Abstract
Recent culture-based studies demonstrate the distinctiveness of the microbial eukaryote biota of very hypersaline environments. In contrast, microscopy-based faunistic studies suggest that the biota of habitats of more moderate hypersalinity (60-150‰) overlaps substantially with that of marine environments, but this has barely been studied with modern techniques. To investigate the diversity and salinity tolerance range of these organisms, eight cultures of heterotrophic stramenopiles were established from (or from nearby) moderately hypersaline locations. These isolates represent five independent groups; Groups A, B and C are bicosoecids; Groups D and E belong to Placididea. One isolate (Group A) is a strain of the widespread marine species Cafeteria roenbergensis, and cannot grow above 100‰ salinity. The other isolates - Groups B-E - can all grow at 150-175‰ salinities and are probably moderate halophiles. Groups B-E all represent previously unsequenced species or even genera, although Group B is the sister group of the borderline extreme halophile Halocafeteria. The high level of novelty en countered suggests that moderately hypersaline environments may harbour a heterotrophic stramenopile biota distinct from that of marine environments. Interestingly, our new isolates are all most closely related to marine or halophilic forms, and our phylogenies show large clades defined by saline/non-saline habitats within bicosoecids, placidomonads and related lineages.

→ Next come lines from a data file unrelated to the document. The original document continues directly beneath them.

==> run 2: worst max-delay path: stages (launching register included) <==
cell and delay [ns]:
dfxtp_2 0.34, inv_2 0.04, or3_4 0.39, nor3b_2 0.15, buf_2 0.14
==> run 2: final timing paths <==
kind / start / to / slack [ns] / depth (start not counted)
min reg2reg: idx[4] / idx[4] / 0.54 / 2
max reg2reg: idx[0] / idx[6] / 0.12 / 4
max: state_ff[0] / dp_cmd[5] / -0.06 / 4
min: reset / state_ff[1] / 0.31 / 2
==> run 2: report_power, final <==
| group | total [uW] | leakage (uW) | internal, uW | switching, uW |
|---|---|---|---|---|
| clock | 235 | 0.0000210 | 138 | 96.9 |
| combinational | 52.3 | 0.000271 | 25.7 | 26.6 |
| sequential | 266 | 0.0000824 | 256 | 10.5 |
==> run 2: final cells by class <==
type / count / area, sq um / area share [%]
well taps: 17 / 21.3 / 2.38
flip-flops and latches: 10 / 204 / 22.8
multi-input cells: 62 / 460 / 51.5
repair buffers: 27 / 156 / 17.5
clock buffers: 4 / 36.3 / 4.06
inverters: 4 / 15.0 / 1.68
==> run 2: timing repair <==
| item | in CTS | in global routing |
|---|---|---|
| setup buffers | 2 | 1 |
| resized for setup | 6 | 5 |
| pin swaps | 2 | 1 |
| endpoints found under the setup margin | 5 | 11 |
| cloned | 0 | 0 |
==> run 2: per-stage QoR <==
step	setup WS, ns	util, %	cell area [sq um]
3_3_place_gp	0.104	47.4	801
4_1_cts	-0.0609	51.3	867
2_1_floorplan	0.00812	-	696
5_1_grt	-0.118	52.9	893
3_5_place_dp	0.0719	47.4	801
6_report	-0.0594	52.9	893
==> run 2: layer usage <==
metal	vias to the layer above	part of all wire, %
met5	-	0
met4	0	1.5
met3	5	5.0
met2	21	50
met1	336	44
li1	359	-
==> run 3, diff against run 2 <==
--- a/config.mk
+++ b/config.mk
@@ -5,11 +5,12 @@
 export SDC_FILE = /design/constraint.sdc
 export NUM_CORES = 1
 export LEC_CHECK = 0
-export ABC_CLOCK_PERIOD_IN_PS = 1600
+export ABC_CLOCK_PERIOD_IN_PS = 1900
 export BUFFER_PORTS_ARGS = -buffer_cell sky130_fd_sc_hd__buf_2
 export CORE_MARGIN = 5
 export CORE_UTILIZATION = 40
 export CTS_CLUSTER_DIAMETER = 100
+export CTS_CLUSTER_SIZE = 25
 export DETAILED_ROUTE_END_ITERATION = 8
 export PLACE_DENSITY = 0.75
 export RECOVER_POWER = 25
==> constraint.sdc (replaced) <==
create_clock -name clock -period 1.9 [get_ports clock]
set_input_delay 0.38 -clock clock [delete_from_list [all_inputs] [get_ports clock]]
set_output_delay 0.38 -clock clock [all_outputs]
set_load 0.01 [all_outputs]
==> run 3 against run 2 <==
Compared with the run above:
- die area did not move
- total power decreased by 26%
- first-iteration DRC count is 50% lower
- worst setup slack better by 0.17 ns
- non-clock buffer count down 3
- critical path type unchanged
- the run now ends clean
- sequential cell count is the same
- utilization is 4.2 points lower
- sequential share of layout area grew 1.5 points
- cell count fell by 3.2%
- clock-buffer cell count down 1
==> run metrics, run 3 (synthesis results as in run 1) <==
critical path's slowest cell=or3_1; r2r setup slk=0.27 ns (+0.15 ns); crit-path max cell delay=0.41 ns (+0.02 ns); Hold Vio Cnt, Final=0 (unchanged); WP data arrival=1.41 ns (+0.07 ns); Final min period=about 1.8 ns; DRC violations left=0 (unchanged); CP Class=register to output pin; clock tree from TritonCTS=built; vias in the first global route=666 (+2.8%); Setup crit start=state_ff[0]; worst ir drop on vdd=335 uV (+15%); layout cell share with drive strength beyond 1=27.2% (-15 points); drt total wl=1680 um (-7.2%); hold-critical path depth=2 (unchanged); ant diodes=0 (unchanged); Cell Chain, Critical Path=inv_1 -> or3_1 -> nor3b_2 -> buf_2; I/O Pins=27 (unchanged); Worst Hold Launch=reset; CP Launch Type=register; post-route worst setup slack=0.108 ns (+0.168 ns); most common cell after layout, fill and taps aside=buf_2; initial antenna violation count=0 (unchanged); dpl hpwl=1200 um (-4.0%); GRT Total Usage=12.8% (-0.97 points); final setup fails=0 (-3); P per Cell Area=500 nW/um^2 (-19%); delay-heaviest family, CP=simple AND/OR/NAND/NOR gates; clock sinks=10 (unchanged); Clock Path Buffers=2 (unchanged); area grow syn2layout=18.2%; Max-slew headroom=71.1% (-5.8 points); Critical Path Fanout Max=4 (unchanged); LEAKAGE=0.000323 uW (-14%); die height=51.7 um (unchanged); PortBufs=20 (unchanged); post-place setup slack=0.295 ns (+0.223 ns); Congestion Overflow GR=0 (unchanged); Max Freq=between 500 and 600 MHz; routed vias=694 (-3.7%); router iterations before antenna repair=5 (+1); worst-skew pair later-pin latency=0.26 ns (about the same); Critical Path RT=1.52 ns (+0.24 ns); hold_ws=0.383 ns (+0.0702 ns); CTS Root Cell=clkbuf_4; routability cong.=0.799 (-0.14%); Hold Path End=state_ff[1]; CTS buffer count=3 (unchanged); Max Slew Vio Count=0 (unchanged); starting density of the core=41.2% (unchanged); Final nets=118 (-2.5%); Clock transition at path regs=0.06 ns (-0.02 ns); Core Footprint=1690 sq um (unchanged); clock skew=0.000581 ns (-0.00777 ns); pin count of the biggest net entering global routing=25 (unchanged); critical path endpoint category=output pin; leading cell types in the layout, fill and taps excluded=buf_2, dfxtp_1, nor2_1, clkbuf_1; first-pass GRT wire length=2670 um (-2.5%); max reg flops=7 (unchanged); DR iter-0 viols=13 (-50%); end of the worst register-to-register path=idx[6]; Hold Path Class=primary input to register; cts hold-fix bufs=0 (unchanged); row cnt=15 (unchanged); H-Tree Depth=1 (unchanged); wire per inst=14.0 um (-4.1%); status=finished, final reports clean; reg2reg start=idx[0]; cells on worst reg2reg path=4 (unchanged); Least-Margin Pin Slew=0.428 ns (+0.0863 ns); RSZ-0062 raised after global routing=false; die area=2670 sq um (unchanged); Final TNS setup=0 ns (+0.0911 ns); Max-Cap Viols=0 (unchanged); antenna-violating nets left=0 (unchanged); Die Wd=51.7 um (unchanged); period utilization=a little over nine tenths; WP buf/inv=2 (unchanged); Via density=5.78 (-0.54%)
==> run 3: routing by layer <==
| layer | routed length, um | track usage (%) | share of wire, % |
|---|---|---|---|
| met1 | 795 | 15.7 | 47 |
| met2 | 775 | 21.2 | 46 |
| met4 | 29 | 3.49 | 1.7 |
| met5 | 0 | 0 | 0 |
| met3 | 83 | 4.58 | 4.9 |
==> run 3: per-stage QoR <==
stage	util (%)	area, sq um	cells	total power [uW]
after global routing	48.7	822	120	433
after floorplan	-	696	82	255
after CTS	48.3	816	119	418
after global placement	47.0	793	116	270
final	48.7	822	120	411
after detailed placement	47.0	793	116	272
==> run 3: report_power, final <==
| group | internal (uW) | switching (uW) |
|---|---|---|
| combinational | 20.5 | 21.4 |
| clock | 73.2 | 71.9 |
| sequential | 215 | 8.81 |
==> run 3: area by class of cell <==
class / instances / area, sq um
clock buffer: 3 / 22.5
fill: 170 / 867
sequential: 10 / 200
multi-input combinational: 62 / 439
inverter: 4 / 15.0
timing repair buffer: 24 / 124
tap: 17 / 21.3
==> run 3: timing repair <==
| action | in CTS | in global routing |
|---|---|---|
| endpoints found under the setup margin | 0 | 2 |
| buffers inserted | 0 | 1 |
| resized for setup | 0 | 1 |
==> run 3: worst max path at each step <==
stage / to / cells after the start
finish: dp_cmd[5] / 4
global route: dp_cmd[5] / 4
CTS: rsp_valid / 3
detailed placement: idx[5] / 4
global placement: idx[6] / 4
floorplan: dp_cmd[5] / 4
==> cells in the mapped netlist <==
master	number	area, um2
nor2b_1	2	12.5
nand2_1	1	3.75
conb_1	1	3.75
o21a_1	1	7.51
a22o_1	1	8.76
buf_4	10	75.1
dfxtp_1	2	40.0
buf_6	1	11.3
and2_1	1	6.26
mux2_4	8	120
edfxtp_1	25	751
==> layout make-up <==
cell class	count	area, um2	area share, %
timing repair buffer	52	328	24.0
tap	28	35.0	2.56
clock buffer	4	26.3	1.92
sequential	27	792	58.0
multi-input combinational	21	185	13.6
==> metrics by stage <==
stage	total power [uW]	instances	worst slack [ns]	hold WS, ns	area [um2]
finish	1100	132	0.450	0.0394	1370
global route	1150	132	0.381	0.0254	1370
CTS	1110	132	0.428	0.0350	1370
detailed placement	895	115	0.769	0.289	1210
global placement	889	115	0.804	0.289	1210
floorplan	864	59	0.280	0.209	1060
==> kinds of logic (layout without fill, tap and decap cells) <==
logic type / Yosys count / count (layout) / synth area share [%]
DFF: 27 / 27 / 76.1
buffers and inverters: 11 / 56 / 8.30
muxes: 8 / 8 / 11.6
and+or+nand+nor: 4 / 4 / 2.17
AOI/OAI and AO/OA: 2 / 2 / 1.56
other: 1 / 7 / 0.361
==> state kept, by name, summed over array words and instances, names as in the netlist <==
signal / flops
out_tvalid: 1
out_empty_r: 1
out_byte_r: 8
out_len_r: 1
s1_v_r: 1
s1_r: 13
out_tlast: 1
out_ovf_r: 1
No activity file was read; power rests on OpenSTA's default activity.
## src/hw/rtl/swcc_pkg.sv

```systemverilog
// Shared types and constants for the segment wall collision check block.
package swcc_pkg;

  localparam int unsigned CoordBits = 16;
  localparam int unsigned MaxEdges  = 64;
  localparam int unsigned IdxBits   = $clog2(MaxEdges);
  localparam int unsigned CntBits   = $clog2(MaxEdges + 1);
  localparam int unsigned DifBits   = CoordBits + 1;
  localparam int unsigned DetBits   = 2 * CoordBits + 1;
  localparam int unsigned DenBits   = 2 * DifBits + 1;
  localparam int unsigned WideBits  = DetBits + DifBits + 2;
  localparam int unsigned PipeLat   = 7;
  localparam int unsigned WaitBits  = $clog2(PipeLat + 1);

  localparam logic OpAdd   = 1'b0;
  localparam logic OpQuery = 1'b1;

  typedef logic signed [CoordBits-1:0] coord_t;

  typedef struct packed {
    coord_t by;
    coord_t bx;
    coord_t ay;
    coord_t ax;
  } edge_t;

  typedef struct packed {
    logic load;
    logic idx_clr;
    logic idx_inc;
    logic wr_en;
    logic res_we;
    logic res_clear;
    logic res_full;
  } cmd_t;

  typedef struct packed {
    logic is_query;
    logic fits;
    logic empty;
    logic idx_last;
    logic quad_done;
    logic blocked;
  } sts_t;

endpackage

```

## src/hw/rtl/swcc_ctrl.sv

```systemverilog
// Controller: sequences add writes, the edge scan and the result handshake.
module swcc_ctrl (
  input  logic           clk_i,
  input  logic           rst_ni,
  input  logic           in_valid_i,
  output logic           in_ready_o,
  output logic           out_valid_o,
  input  logic           out_ready_i,
  output swcc_pkg::cmd_t cmd_o,
  input  swcc_pkg::sts_t sts_i
);

  typedef enum logic [3:0] {
    StIdle = 4'b0001,
    StAdd  = 4'b0010,
    StScan = 4'b0100,
    StResp = 4'b1000
  } state_e;

  state_e                        state_q, state_d;
  logic [swcc_pkg::WaitBits-1:0] wait_q, wait_d;

  always_ff @(posedge clk_i or negedge rst_ni) begin
    if (!rst_ni) begin
      state_q <= StIdle;
      wait_q  <= '0;
    end else begin
      state_q <= state_d;
      wait_q  <= wait_d;
    end
  end

  always_comb begin
    state_d = state_q;
    wait_d  = wait_q;
    cmd_o   = '0;
    unique case (state_q)
      StIdle: begin
        if (in_valid_i) begin
          cmd_o.load    = 1'b1;
          cmd_o.idx_clr = 1'b1;
          wait_d        = '0;
          state_d       = StScan;
        end
      end
      StScan: begin
        if (!sts_i.is_query) begin
          if (sts_i.fits) begin
            state_d = StAdd;
          end else begin
            cmd_o.res_we   = 1'b1;
            cmd_o.res_full = 1'b1;
            state_d        = StResp;
          end
        end else if (sts_i.empty) begin
          cmd_o.res_we    = 1'b1;
          cmd_o.res_clear = 1'b1;
          state_d         = StResp;
        end else if (wait_q == swcc_pkg::WaitBits'(swcc_pkg::PipeLat)) begin
          if (sts_i.blocked) begin
            cmd_o.res_we = 1'b1;
            state_d      = StResp;
          end else if (sts_i.idx_last) begin
            cmd_o.res_we    = 1'b1;
            cmd_o.res_clear = 1'b1;
            state_d         = StResp;
          end else begin
            cmd_o.idx_inc = 1'b1;
            wait_d        = '0;
          end
        end else begin
          wait_d = wait_q + 1'b1;
        end
      end
      StAdd: begin
        cmd_o.wr_en   = 1'b1;
        cmd_o.idx_inc = 1'b1;
        if (sts_i.quad_done) begin
          cmd_o.res_we = 1'b1;
          state_d      = StResp;
        end
      end
      StResp: begin
        if (out_ready_i) state_d = StIdle;
      end
      default: state_d = StIdle;
    endcase
  end

  assign in_ready_o  = (state_q == StIdle);
  assign out_valid_o = (state_q == StResp);

endmodule

```

## config.mk

```make
export PLATFORM = sky130hd
export DESIGN_NAME = swcc_ctrl
export DESIGN_NICKNAME = d
export VERILOG_FILES = /design/src/hw/rtl/swcc_pkg.sv /design/src/hw/rtl/swcc_ctrl.sv
export SDC_FILE = /design/constraint.sdc
export NUM_CORES = 1
export LEC_CHECK = 0
export BUFFER_PORTS_ARGS = -buffer_cell sky130_fd_sc_hd__buf_4
export CAP_MARGIN = 30
export CORE_AREA = 2 2 39 41
export DETAILED_ROUTE_END_ITERATION = 7
export DIE_AREA = 0 0 41 43
export GPL_TIMING_DRIVEN = 0
export MAX_ROUTING_LAYER = met4
export PLACE_DENSITY = 0.72
export SYNTH_ARGS = -nofsm -noshare
export SYNTH_HDL_FRONTEND = slang
export SYNTH_SLANG_ARGS = --single-unit
```

## constraint.sdc

```tcl
create_clock -name clk_i -period 3.28 [get_ports clk_i]
set_clock_uncertainty 0.05 [all_clocks]
set_input_delay 0.656 -clock clk_i [delete_from_list [all_inputs] [get_ports clk_i]]
set_output_delay 0.656 -clock clk_i [all_outputs]
set_load 0.02 [all_outputs]
```

[Word-level counts from Yosys, hierarchy flattened]
Index checks and enable logic that the tools add are counted.
Operators by class
  shift operators: 0
  add/sub/neg operators: 1
  $mul: 0
  reduce and logical (&&, ||, !) cells: 3
  multiplexer cells: 38
  order comparisons: 0
  bitwise logic cells: 0
  div/mod/pow operators: 0
  eq/ne operators: 14
Operators with widths (number)
  $mux W4: 9
  $mux W3: 6
  $pmux W4 S4: 1
  $mux W1: 13
  $mux W2: 6
  $ne A2 B2 Y1 const B: 4
  $ne A3 B3 Y1 const B: 2
  $pmux W3 S2: 1
  $reduce_and A6 Y1: 1
  $ne A5 B5 Y1 const B: 1
  $reduce_and A5 Y1: 1
  $eq A4 B1 Y1 const B: 1
  $eq A4 B2 Y1 const B: 1
  $eq A4 B3 Y1 const B: 1
  $eq A4 B4 Y1 const B: 1
  $ne A4 B4 Y1 const B: 1
  $pmux W1 S2: 2
  $add A3 B1 Y3 const B: 1
  $eq A3 B3 Y1 const B: 1
  $ne A2 B1 Y1 const B: 1
  $reduce_bool A2 Y1: 1
Word-level totals
  input bits: 10
  bits in latches: 0
  bits in writable memories: 0
  memories: 0
  bits in registers: 7
  output and inout bits: 9
  memory bits (read-only): 0

[Depth between registers and ports, before layout]
  depth in word-level cells: 6
  mapped depth: 5
  gate-level depth less buffers: 5

[Least setup slack after synthesis]
Ideal clock, no wire load.
  path kind: flip-flop to output port
  start point: register state_q[3]
  end point: output port cmd_o[4] in the netlist's numbering
  cell stages (with the launch flop): 3
  buffers on the path: 0
  data arrival time: 1.551 ns
  setup slack: 1.023 ns
  cells stage by stage: dfrtp_1 or4b_4 o41ai_2
RTL lines
  start, declared: line swcc_ctrl.sv:20  | state_e state_q, state_d;
  start signal, assigned: line swcc_ctrl.sv:25  | state_q <= StIdle;
  start signal, assigned: line swcc_ctrl.sv:28  | state_q <= state_d;
  end, declared: line swcc_ctrl.sv:9  | output swcc_pkg::cmd_t cmd_o,

==> run summary <==
In the final layout, the share of cells above drive strength 1 is 36.90%. The routed design has 1251 um of wire. The clock transition at the register clock pins on the worst setup and hold paths after CTS is 50 ps.

Number of clock sinks: 7. Synthesis inferred 7 register bits. For the number of failing hold endpoints at the final stage, the log shows 0.

The number of library cell types mapped by synthesis came out at 33. The type of destination of the critical path was an output pin. The number of antenna violations at the first check in global routing came out at 0. The tools report the floorplan core area as 1384 um^2. For the die area, the log shows 1763 um^2.

At the pin with the least slew margin, the transition time is 321.7 ps. The tools report the instance area at placement as 720.7 um^2. Setup repair after global routing left no endpoint under its margin.

Hold repair after CTS inserted 0 buffers. The run gives 1 as the number of levels in the clock H-tree. The share of the clock period used by the worst path is 77.09%, and the relative max-transition margin is 78.55%. Relative to the synthesized area, the layout overhead comes to 32.08%.

The number of cells on the worst reg-to-reg path is 5. For the final total negative setup slack, the log shows 0 ps. TritonCTS built the clock tree. For this run, the leading register cell type out of synthesis is sky130_fd_sc_hd__dfrtp_1. In this run the biggest area consumer among cell types represents 26.55% of the synthesized area. The post-layout minimum cycle time came out at 2529 ps. Of all cell types, the one taking the most synthesized area is sky130_fd_sc_hd__dfrtp_1. For the maximum number of buffers from clock root to sink, the log shows 2. The share of async-settable or async-resettable flops after synthesis works out to 100.0%. Of the synthesized area, sequential elements account for 31.19%. Counting the buffers created by CTS gives 3. Using the TritonRoute via totals, the vias-per-cell ratio works out to 5.210.

The flow ran to the end, and the final reports show no timing, DRC or antenna violations. Each instance of the synthesized netlist takes up on average 9.122 um^2. Summed over all layers, the global routing overflow is 0. In this run, post-CTS repair resized a total of 0 instances. The logs give 0.3596 nW for the leakage power total and 40.87% for the initial core utilization. The worst register-to-register path begins at wait_q[0]. Ranked by instance count, the synthesized netlist is headed by 7 x sky130_fd_sc_hd__inv_1, 6 x sky130_fd_sc_hd__dfrtp_1, 4 x sky130_fd_sc_hd__nand2_1. The critical path is of the reg2out type. The floorplan has 14 rows.

The wire length of the first global-routing pass is 2028 um, and the post-CTS setup buffer count is 0. The type of the most critical hold path is in2async. The logs give 19 for the I/O pin count and 0 for the setup-violating endpoint count in the final report. Max-cap violations in this run came to 0. 0 antenna diodes ended up in the layout. The endpoint of the most critical register-to-register path was wait_q[0]. STA classifies the critical path startpoint as a flip-flop. The count of input and output buffers was 18. The most used standard cell by instance count after synthesis is sky130_fd_sc_hd__inv_1. The number of max-slew violations in the final report is 0.

Root buffer cell: sky130_fd_sc_hd__clkbuf_4. The vertical die dimension was 43 um. Power spread over the standard cell area amounts to 574.2 nW/um^2. Entering global routing, the biggest net connects 11 pins.

In this run the remaining antenna-violating nets after routing total 0. For the worst-skew pair, the clock arrives at the later sink with an insertion delay of 250 ps. The total number of vias is 521, and the number of global-route vias before repair is 491. The first TritonRoute pass finished after 4 iterations.

Count of nets after finishing: 98. The required time of the critical path was 2570 ps. At the worst endpoint, the arrival time is 1820 ps. The overall fraction of global-route tracks in use is 17.29%, and the maximum frequency from static timing analysis is 395.5 MHz. By area the synthesized netlist is led by sky130_fd_sc_hd__dfrtp_1 27%, sky130_fd_sc_hd__ha_1 6.6%, sky130_fd_sc_hd__dfstp_2 4.6%. Summing all non-filler instances in the final layout gives an area of 747.0 um^2. The run gives 3 as the count of routing violations after the opening detailed-route iteration. For the placed wire-length estimate after detailed placement, the log shows 985.1 um.

The count of yosys warnings during synthesis is 0, and the width of the die is 41 um. The run gives 62 as the gate count of the mapped netlist. The highest fanout seen on the critical path is 9.

IR analysis of the VDD net gives a maximum drop of 0.3760 mV. In the final routed layout, each cell accounts on average for 12.51 um. Total standard cell area after synthesis: 565.5 um^2.

The congestion estimate from routability-driven global placement came to 0.8362. The synthesized design contains 0 enable-type register cells. Post-detailed-route DRC marker count: 0. When the netlist entered floorplanning its net count stood at 75. The worst register-to-register path has a setup slack of 1620 ps.
## critical path: stages, from the launching register on
cell,delay (ps)
sky130_fd_sc_hd__dfrtp_1,480
sky130_fd_sc_hd__or4b_4,570
sky130_fd_sc_hd__o41ai_2,330
sky130_fd_sc_hd__buf_4,190
## cells in the final DEF, fill, tap and decap left out, drive strengths merged
cell     count
dfrtp        6
or4b         1
dfstp        1
inv          7
a32o         1
o32ai        1
nand3b       1
nor2b        1
nand4bb      1
a21oi        3
buf         22
clkbuf       4
nor4b        2
o311a        1
and2         1
o22ai        1
mux2i        2
nor4         1
a211oi       1
or2          1
nor3         3
o41ai        1
a31oi        2
nor3b        2
nand2        4
nand4b       1
o21ai        4
ha           3
nand2b       2
nand3        2
nor2         1
## registers in the layout (all words and copies together) (netlist names)
name / count
wait_q: 3
state_q: 4
## metrics by stage
stage               setup slack (ps)  instances  util (%)  hold WS [ps]  power (mW)
floorplan                       1023         62         -         310.4      0.2832
global placement                1005         96     52.08         422.6      0.3535
detailed placement              1019         96     52.08         423.3      0.3563
CTS                            743.9        100     53.98         154.6      0.4339
global route                   687.6        100     53.98         158.9      0.4599
finish                         751.4        100     53.98         154.4      0.4289
## kinds of logic (layout without fill, tap and decap cells)
| family | after synthesis | in the layout | share of synthesized area (%) |
|---|---|---|---|
| AND/OR/NAND/NOR | 24 | 24 | 31.19 |
| AO/OA/AOI/OAI | 15 | 15 | 18.80 |
| buffers and inverters | 11 | 33 | 8.629 |
| flip-flops | 7 | 7 | 31.19 |
| adder cells (fa/ha/maj) | 3 | 3 | 6.638 |
| multiplexers | 2 | 2 | 3.540 |
## layer usage
metal	GRT usage (%)	wire, um
met1	22.62	556
met5	-	0
met2	25.94	617
met3	7.853	70
met4	0	6
## how the worst max path moves through the flow
stage                from       end  slack, ps  cells past startpoint
2_1_floorplan  state_q[3]  cmd_o[4]       1020                      2
3_5_place_dp     sts_i[2]  cmd_o[4]       1020                      4
4_1_cts        state_q[3]  cmd_o[4]        740                      3
3_3_place_gp     sts_i[2]  cmd_o[4]       1000                      4
5_1_grt        state_q[3]  cmd_o[4]        690                      3
6_report       state_q[3]  cmd_o[4]        750                      3
## power by group
| part | switching (mW) | internal (mW) | leakage [nW] | total, mW |
|---|---|---|---|---|
| Combinational | 0.121 | 0.105 | 0.252 | 0.226 |
| Sequential | 0.0156 | 0.110 | 0.0926 | 0.126 |
| Clock | 0.0301 | 0.0463 | 0.0150 | 0.0765 |
## cell type report
type | instances | area (um^2)
plain buffers | 4 | 22.52
clock buffers | 4 | 26.28
fillers | 138 | 636.9
inverters | 7 | 26.28
multi-input cells | 44 | 340.3
flip-flops and latches | 7 | 176.4
well taps | 16 | 20.02
repair buffers | 18 | 135.1
Note: power is estimated with default switching activity, not from simulation.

In particular, most freshwater/soil bicosoecids form one well-supported clade. The sole major exception is Bicosoeca, which is intermixed with marine environmental sequences originally referred to as 'MAST-13', which are from brackish water, not typical seawater. It seems that the freshwater/marine barrier has been crossed very few times in the evolutionary history of these heterotrophic stramenopile flagellates.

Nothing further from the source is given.